Vermeintliche Eindeutigkeiten gründen manchmal auf Festgefahrensein und Routine. Deshalb nehmen wir uns Zeit für ein Gespräch, in dem systematisch nach Ihrem Gesundheitszustand gefragt wird. Dazu gehören akute Beschwerden, die gesundheitliche Vorgeschichte, Begleitsymptome, Lebensumstände und gesundheitliche Probleme in der Familie. Persönliche Eindrücke und Empfindungen haben hier ihren Platz und werde von uns ernst genommen. Aussagen wie "Das gibt es nicht" oder "Das bilden Sie sich ein" werden Sie in unserer Praxis nie hören.



2. Augendiagnose

Der Blick ins Innere

Die Augendiagnose eröffnet den Blick in genetisch ererbte oder auch entwickelte Schwächen der Organsysteme, des Bewegungsapparates und des Nervensystems. So kann der Therapeut eine Aussage dazu machen, was die Ursache von Beschwerden ist.

 

Zum Beispiel:

  • Ob Ihre Schmerzen oder eine Hautreaktion von einem Organ ausgelöst werden
  • Was die Ursache Ihrer Allergie oder Verdauungsbeschwerden ist
  • Oder wie es zu ständiger Erschöpfung und Müdigkeit kommt

 

Ähnlich wie bei den Fußreflexzonen, ist die Iris kartografiert - d.h. in bestimmte Bereiche und Punkte eingeteilt. Der Heilpraktiker betrachtet Ihre Augen mit einem speziellen Mikroskop. Betrachtet werden neben der Iris (farbiger Anteil im Auge) auch die Pupille, die Skleren (Augenweiß) sowie die Augenlider.
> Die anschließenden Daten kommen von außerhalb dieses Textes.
[config.mk]
export PLATFORM = sky130hd
export DESIGN_NAME = Mesh
export DESIGN_NICKNAME = Mesh
export VERILOG_FILES = /design/flow/design.v
export SDC_FILE = /design/flow/constraint.sdc
export NUM_CORES = 4
export LEC_CHECK = 0
export CAP_MARGIN = 20
export CORE_MARGIN = 2
export CORE_UTILIZATION = 69
export CTS_CLUSTER_SIZE = 37
export PLACE_DENSITY = 0.6
export SLEW_MARGIN = 20
[constraint.sdc]
create_clock -name core_clock -period 4.44 [get_ports {clock}]
set_input_delay 0.8880 -clock core_clock [delete_from_list [all_inputs] [get_ports {clock}]]
set_output_delay 0.8880 -clock core_clock [all_outputs]
set_load 0.01 [all_outputs]
[design.v]
module PE_16( 
  input         clock, 
  input  [7:0]  io_in_a, 
  input  [7:0] io_in_b, 
  input  [15:0] io_in_d, 
  output [7:0]  io_out_a,
  output [7:0] io_out_b, 
  output [15:0] io_out_c,
  input         io_in_control_propagate, 
  output        io_out_control_propagate 
);
  wire [7:0] _T_36;    
  wire [7:0] _T_37;    
  wire [15:0] _T_38;   
  wire [15:0] _T_39;   
  wire [15:0] _GEN_20; 
  wire [15:0] _T_40; 
  wire [15:0] _T_41; 
  wire [15:0] _T_78; 
  wire [15:0] _T_79; 
  wire [15:0] _GEN_1; 
  wire [15:0] _GEN_13; 
  wire  _T_99; 
  wire [18:0] _GEN_25; 
  assign _T_36 = io_in_b;  
  assign _T_37 = $signed(_T_36);
  assign _T_38 = $signed(_T_37) * $signed(io_in_a); 
  assign _GEN_20 = _T_38; 
  assign _T_40 = $signed(_GEN_20) + $signed(_T_39); 
  assign _T_41 = $signed(_T_40); 
  assign io_out_a = io_in_a; 											
  assign io_out_b = io_in_b; 											
  assign io_out_control_propagate = io_in_control_propagate;			
double_buffer uutDB(.clock(clock),.io_in_control_propagate(io_in_control_propagate),.io_in_d(io_in_d),.io_in_c(_T_41),.c_fb(_T_39),.c_out(io_out_c)
    );
endmodule
module double_buffer(
input clock,
input io_in_control_propagate, 
input [15:0]io_in_d, 
input [15:0]io_in_c, 
output [15:0] c_fb,  
output [15:0] c_out 
    );
reg [15:0] c1_s; 
reg [15:0] c2_s;
always @(posedge clock) 
begin
 if (io_in_control_propagate)
	  begin
        c1_s <= io_in_d;
      end 
 else 
      begin
        c1_s <= io_in_c;
      end
if (!io_in_control_propagate) 
	  begin
        c2_s <= io_in_d;
      end 
 else 
	  begin
        c2_s <= io_in_c;
	  end
end
assign c_fb =io_in_control_propagate?c2_s:c1_s;
assign c_out=!io_in_control_propagate?c2_s:c1_s;
endmodule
Beurteilt und bewertet wird dann unter anderem die Pupillenform, die Färbung der Augen, eine Vielzahl von Zeichen in der Iris, wie z.B. Lakunen, Faserverläufe und farbige Pigmente. Aber auch die Farbe der Skleren und sichtbare Blutgefäße oder Lipid(Fett)-Auflagerungen. Ebenso werden Blutgefäße und Pigmente an den Augenlidern beurteilt.

 

Bei Ihrem Besuch in meiner Praxis mache ich digitale Fotografien von Ihren Augen. Die Bilder zeige ich Ihnen auf dem Bildschirm, sodass Sie sehen können, was ich sehe und bewerte.



3. Untersuchung

Verdachtsmomente erhärten

Neben der körperlichen Untersuchung werden bei Bedarf sinnvoll einfache oder komplexe Untersuchungen von Blut, Urin und Stuhl vorgenommen. Ziel ist es dabei, insbesondere bei unklaren oder chronischen Beschwerden, weitergehende Informationen, als in der üblichen Standard-Diagnostik erfasst werden, zu erhalten.